Perf Optimization I: Work Distribution and Scheduling

Previous | Next --- Slide 6 of 64

crow

In the mandelbrot fractal problem, we used a pattern of work distribution which gave each of the n threads one out of every n rows to process. Although this worked well for the mandelbrot input, an adversary could construct a problem where this assignment would not work well.

However, one solution to this is to used a randomized static assignment, by shuffling the rows before assigning them to each worker, so that on average, they all have about the same work. This makes it difficult for an adversary to make the work too unbalanced (as long as the maximum amount of work per row is not ridiculously large, which it isn't).

ctabrizi

I had recently been thinking about some general optimizations and realized just how many of them were dependent on and limited by the distribution of the data.

====== Very Basic and Exploratory Example (feel free to skip) ====

I considered an operation similar to what we saw in Assignment 1: an input array of base values "x" and an input array of exponent values "n". The output will be an array consisting of (x .^ n) (using the element-wise notation for exponent).

Consider the case where both input arrays consist of all equal values (x = [2,2,2,2] and n = [3,3,3,3]). This eliminates any regions of serial execution because all the "workers" (used generically) will perform the same set of instructions uniformly, finishing in unison. We would expect something to accumulate like the following:

[2,2,2,2] .* [2,2,2,2] = [4,4,4,4] <-- temporary output [4,4,4,4] .* [2,2,2,2] = [8,8,8,8] <-- final output

In this case, all 4 workers are being used equally until the end.

There are many other input arrays that can yield this property. In this particular example, since we don't have any branching based on the result of the multiplications (unlike in the assignment), we don't have any dependence on the base values (if they're greater than 1 in value). An example of this would be x = [2,2,2,3] and n = [3,3,3,3]. Then (x .^ n) would evolve like so:

[2,2,2,3] .* [2,2,2,3] = [4,4,4,9] [4,4,4,9] .* [2,2,2,3] = [8,8,8,27]

Like before, every worker is doing equal amounts of useful work (still no idling visible).
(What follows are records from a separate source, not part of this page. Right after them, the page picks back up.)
[/design/flow/run.sh]
#!/bin/bash
# OpenROAD 26Q1-2900-gdf79404cd8, Yosys 0.63+post, stock flow scripts
make -C /OpenROAD-flow-scripts/flow DESIGN_CONFIG=/design/flow/config.mk WORK_HOME=/design/flow/orfs finish
[/design/flow/config.mk]
export PLATFORM = sky130hd
export DESIGN_NAME = adder_tree16_32
export DESIGN_NICKNAME = adder_tree16_32
export VERILOG_FILES = /design/flow/design.v
export SDC_FILE = /design/flow/constraint.sdc
export NUM_CORES = 4
export LEC_CHECK = 1
export CORE_UTILIZATION = 30
[/design/flow/constraint.sdc]
current_design adder_tree16_32

set clk_period 19.7
set clk_io_pct 0.2

create_clock -name clk0 -period $clk_period

set non_clock_inputs [all_inputs -no_clocks]
set_input_delay [expr $clk_period * $clk_io_pct] -clock clk0 $non_clock_inputs
set_output_delay [expr $clk_period * $clk_io_pct] -clock clk0 [all_outputs]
However, if we revert x and change n (x = [2,2,2,2], n = [1,2,2,3]), it might evolve like so:

[2,2,2,2] .* [-,2,2,2] = [2,4,4,4] [2,4,4,4] .* [-,-,-,2] = [2,4,4,8]

In the SIMD model, the above is the equivalent of some lanes masking early. As early as the completion of the first multiply, we lose full worker utilization!
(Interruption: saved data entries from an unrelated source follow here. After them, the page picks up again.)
### ./config.mk
export PLATFORM = sky130hd
export DESIGN_NAME = top
export DESIGN_NICKNAME = top
export VERILOG_FILES = /design/flow/design.v
export SDC_FILE = /design/flow/constraint.sdc
export NUM_CORES = 4
export LEC_CHECK = 1
export CORE_AREA = 10 10 108 108
export DIE_AREA = 0 0 118 118
### ./constraint.sdc
current_design top

set clk_period 6.2
set clk_io_pct 0.2

create_clock -name clk0 -period $clk_period [get_ports {pin_clock}]

set non_clock_inputs [all_inputs -no_clocks]
set_input_delay [expr $clk_period * $clk_io_pct] -clock clk0 $non_clock_inputs
set_output_delay [expr $clk_period * $clk_io_pct] -clock clk0 [all_outputs]
### ./design.v
interface ctrl_bus_if();
  logic clk;
  logic n_reset;
  modport master(input clk, input n_reset);
endinterface
interface io_bus_if #(parameter WIDTH) ();
  logic [WIDTH-1:0] switch;
  logic [WIDTH-1:0] led;
  modport master(input switch, output led);
endinterface
interface mem_bus_if #(parameter ADDR_WIDTH, DATA_WIDTH) ();
  logic [ADDR_WIDTH-1:0] addr;
  logic [DATA_WIDTH-1:0] data;
  modport master(output addr, input data);
  modport slave(input addr, output data);
endinterface
module cpu(
  input  logic clk,
  input  logic n_reset,
  output logic led
);
  logic a, next_a;
  always_ff @(posedge clk) begin
    if (~n_reset) a <= 1'b0;
    else          a <= next_a;
  end
  assign led = a;
  always_comb begin
    next_a = ~a;
  end
endmodule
==============================================

The optimizations I was considering are actually mostly covered in these slides.

The conclusion I usually got to is that it depends on what we're trying to optimize for in terms of the range and distribution of behaviors. We may not be okay with some worst-case scenarios. Or maybe we have some priors on what our inputs might be and can pick a better policy accordingly.

@crow, your idea of randomized assignment could work on average. But I wonder how the worst and average cases (and the variance) on a random assignment compare to the distributions that result from a spatially-consistent assignment (it could be the case that a given mandelbrot equation will naturally have favorable work distribution, for some definition of favorable).

shpeefps

I am curious as to how many applications of parallel programming are generalized and how many are specific. I imagine in many cases where you know exactly the properties of data you're processing you would prefer static assignments. What about if you don't know much about the data? Are there ways to analyze the data before determining the best algorithm?

rrudolph

I think the divergence is only an issue when we're considering parallelization at the SIMD level or thread level. Divergence between different thread blocks should have almost no negative affect, as long as there are several execution contexts on each core.

1_1

Static assignments are possible when we know the work a priori. We used a static assignment, for example, in the Mandelbrot fractal problem in assignment one. We decided to interleave to divide up the workload among the threads since we knew that certain parts of the image were brighter than others and took more time to calculate.